Jason Momoa is set to play Blanka in the upcoming reboot.

==== Animation ====

Blanka briefly appears in Street Fighter II: The Animated Movie, when he is lowered from a cage and defeats Zangief in Las Vegas.

The American cartoon series retained the film's origin story for the character, as he and Guile search for a cure for his mutation.

He also makes cameo appearances in the 2012 Disney film Wreck-It Ralph, and the 2018 Steven Spielberg film Ready Player One.

==== Comics ====

In UDON's Street Fighter comic adaptation, Blanka is used as a living weapon by Shadaloo until he is rescued by Delta Red (Cammy's squad). Returning to his senses, he reunites with his mother. Blanka is an opponent faced by Ryu, Guile, and Chun-Li in the Street Fighter manga history.

== Reception ==
Blanka has been described as a fan favourite by video game media UGO Networks, IGN, GameSpot and 1UP.com, with IGN calling him "one of the most recognizable Street Fighter characters". GamesRadar said that Blanka "never quite approached Chun-Li's popularity, but has gained a strong fan following nevertheless". Sharing ninth place with Ken Masters in the Japanese magazine Gamests 1991 best-character list; in the 1992 poll, he finished 38th. Blanka was voted 20th in Capcom's poll of 85 characters for the series' 15th anniversary. In 2008, the character was the tenth-most-popular video game character in the United Kingdom, according to a poll conducted at the London Games Festival. Although Blanka was well received by Brazilian gamers, Capcom was criticized for its depiction of Brazil. Capcom producer Yoshinori Ono, surprised when told that Blanka is popular among Brazilians, apologized for the poor impression of the country given by the character. When the Brazilian program Custe o Que Custar asked people in Spain who the best-known Brazilians were, Blanka ranked third (after Gisele Bündchen and Pelé). In 2009, after Rio de Janeiro was chosen to host the 2016 Summer Olympics, an internet meme spread making Blanka the games' unofficial mascot. A 2012 meme said that O Maior Brasileiro de Todos os Tempos, the Brazilian version of 100 Greatest Britons, had chosen Blanka the "Greatest Brazilian of All Time".

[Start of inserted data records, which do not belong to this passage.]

What follows belongs to an exercise in optimizing a design on an open flow for small area, a short achievable clock period and few clock cycles per item; a production flow would make more cautious choices.
RTL that was checked went through simulation tests only; none was proved equivalent to the original.
Function not checked in runs 3 to 7: the RTL went through the layout flow alone.
No activity file was given, so power comes from the tool's default toggle rates.

`flow/design.v`:
```
module chi_md5 (
    input  wire         clk,
    input  wire         rst,           
    input  wire         in_valid,
    output wire         in_ready,
    input  wire         in_first,
    input  wire [511:0] in_block,      
    output reg          out_valid,
    output wire [127:0] out_digest     
);
    localparam [31:0] IV_A = 32'h67452301;
    localparam [31:0] IV_B = 32'hefcdab89;
    localparam [31:0] IV_C = 32'h98badcfe;
    localparam [31:0] IV_D = 32'h10325476;
    localparam [2047:0] K_TAB = {
        32'heb86d391, 32'h2ad7d2bb, 32'hbd3af235, 32'hf7537e82,
        32'h4e0811a1, 32'ha3014314, 32'hfe2ce6e0, 32'h6fa87e4f,
        32'h85845dd1, 32'hffeff47d, 32'h8f0ccc92, 32'h655b59c3,
        32'hfc93a039, 32'hab9423a7, 32'h432aff97, 32'hf4292244,
        32'hc4ac5665, 32'h1fa27cf8, 32'he6db99e5, 32'hd9d4d039,
        32'h04881d05, 32'hd4ef3085, 32'heaa127fa, 32'h289b7ec6,
        32'hbebfbc70, 32'hf6bb4b60, 32'h4bdecfa9, 32'ha4beea44,
        32'hfde5380c, 32'h6d9d6122, 32'h8771f681, 32'hfffa3942,
        32'h8d2a4c8a, 32'h676f02d9, 32'hfcefa3f8, 32'ha9e3e905,
        32'h455a14ed, 32'hf4d50d87, 32'hc33707d6, 32'h21e1cde6,
        32'he7d3fbc8, 32'hd8a1e681, 32'h02441453, 32'hd62f105d,
        32'he9b6c7aa, 32'h265e5a51, 32'hc040b340, 32'hf61e2562,
        32'h49b40821, 32'ha679438e, 32'hfd987193, 32'h6b901122,
        32'h895cd7be, 32'hffff5bb1, 32'h8b44f7af, 32'h698098d8,
        32'hfd469501, 32'ha8304613, 32'h4787c62a, 32'hf57c0faf,
        32'hc1bdceee, 32'h242070db, 32'he8c7b756, 32'hd76aa478
    };
    localparam [79:0] R_TAB = {
        5'd21, 5'd15, 5'd10, 5'd6, 5'd23, 5'd16, 5'd11, 5'd4, 5'd20, 5'd14, 5'd9, 5'd5, 5'd22, 5'd17, 5'd12, 5'd7
    };
    reg  [31:0] a, b, c, d;        
    reg  [31:0] q0, q1, q2, q3;    
    reg  [31:0] t;                 
    reg  [5:0]  cnt;               
    reg  [4:0]  srot;              
    reg  [1:0]  sfun;              
    reg         run;               
    reg         fin;               
    reg         fst;               
    reg         ivc;               
    assign out_digest = {q1, q2, q3, q0};
    wire start  = in_valid && !run;            
    wire ivld   = start && (in_first || ivc);  
    assign in_ready = run && (cnt == 6'd63);   
    reg  [3:0] g;
    always @(*) begin
        case (cnt[5:4])
            2'd0: g = cnt[3:0];
            2'd1: g = 4'd1 + {cnt[3:0], 2'b00} + cnt[3:0];
            2'd2: g = 4'd5 + {cnt[3:0], 1'b0} + cnt[3:0];
            default: g = {cnt[3:0], 3'b000} - cnt[3:0];
        endcase
    end
    wire [31:0] kval = K_TAB[{cnt, 5'b00000} +: 32];
    wire [31:0] mw   = in_block[{g, 5'b00000} +: 32];
    wire [31:0] asrc = run ? d : (ivld ? IV_A : (fin ? q1 : q0));
    wire [31:0] ak   = asrc + kval;
    wire [31:0] t_nx = ak + mw;
    reg  [31:0] f;
    always @(*) begin
        case (sfun)
            2'd0:    f = (b & c) | (~b & d);
            2'd1:    f = (d & b) | (~d & c);
            2'd2:    f = b ^ c ^ d;
            default: f = c ^ (b | ~d);
        endcase
    end
    wire [31:0] sum  = f + t;
    wire [63:0] sum2 = {sum, sum} << srot;
    wire [31:0] x    = b + sum2[63:32];
    wire        tail = fin || (run && (cnt == 6'd62 || cnt == 6'd63 || cnt == 6'd0));
    reg  [31:0] ivw;
    always @(*) begin
        casez ({fin, cnt[1:0]})
            3'b010:  ivw = IV_A;    
            3'b011:  ivw = IV_D;    
            3'b0??:  ivw = IV_C;    
            default: ivw = IV_B;    
        endcase
    end
    wire [31:0] hop  = fst ? ivw : q0;
    wire [31:0] hsum = hop + b;
    always @(posedge clk) begin
        srot <= R_TAB[7'd5 * {cnt[5:4], cnt[1:0]} +: 5];
        sfun <= cnt[5:4];
        t    <= t_nx;
        if (tail) begin
            q0 <= q1;  q1 <= q2;  q2 <= q3;  q3 <= hsum;
        end
        if (run) begin
            a <= d;  b <= x;  c <= b;  d <= c;
        end else if (ivld) begin
            a <= IV_A;  b <= IV_B;  c <= IV_C;  d <= IV_D;
        end else if (fin) begin
            a <= q1;  b <= hsum;  c <= q3;  d <= q2;
        end
        if (rst) begin
            run       <= 1'b0;
            fin       <= 1'b0;
            out_valid <= 1'b0;
            ivc       <= 1'b1;
            cnt       <= 6'd0;
        end else begin
            out_valid <= fin;
            fin       <= run && (cnt == 6'd0);
            if (run) begin
                cnt <= cnt + 6'd1;
                if (cnt == 6'd0) run <= 1'b0;
                if (cnt == 6'd0) cnt <= 6'd0;
            end else if (start) begin
                run <= 1'b1;
                cnt <= 6'd1;
                fst <= in_first || ivc;
                ivc <= 1'b0;
            end
        end
    end
endmodule
```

IGN ranked Blanka seventh of its "Top 25 Street Fighter Characters", noting his unique characteristics, and GameDaily placed Blanka fourth on its "Top 20 Street Fighter Characters of All Time" list. He was ranked the franchise's 17th-best character (out of 50) by UGO as initially "hook[ing]" gamers and "an indispensable part of Street Fighter now." Including Blanka on a list of "The 30 best Capcom characters of the last 30 years", GamesRadar staff said that they could include all of Street Fighter IIs characters but would only choose "the wildest of the crazy characters in the game. Blanka exemplifies the special brand of insanity that made us love Capcom." Edges James Leach called him "by far the best character" in Street Fighter II. GameSpy called Blanka one of the "25 Extremely Rough Brawlers" in video gaming, praising the brutality of his attacks. The Pittsburgh Tribune-Review described the character as resembling "some ridiculous hair-club-for-Hulks member", although his electric attacks made him an effective character. Computer and Video Games, GamesRadar and Game Revolution also noted the difficulty of fighting Blanka. Blanka has been called a "monster" and "weird", and GamesRadar said he "is a bit goofy looking in the Alpha series" (described by GameSpot as "comical"). GameDaily and GamesRadar joked about the character's "sweet" ending (in contrast to his appearance), and Empire called his ending "the worst ... in the game."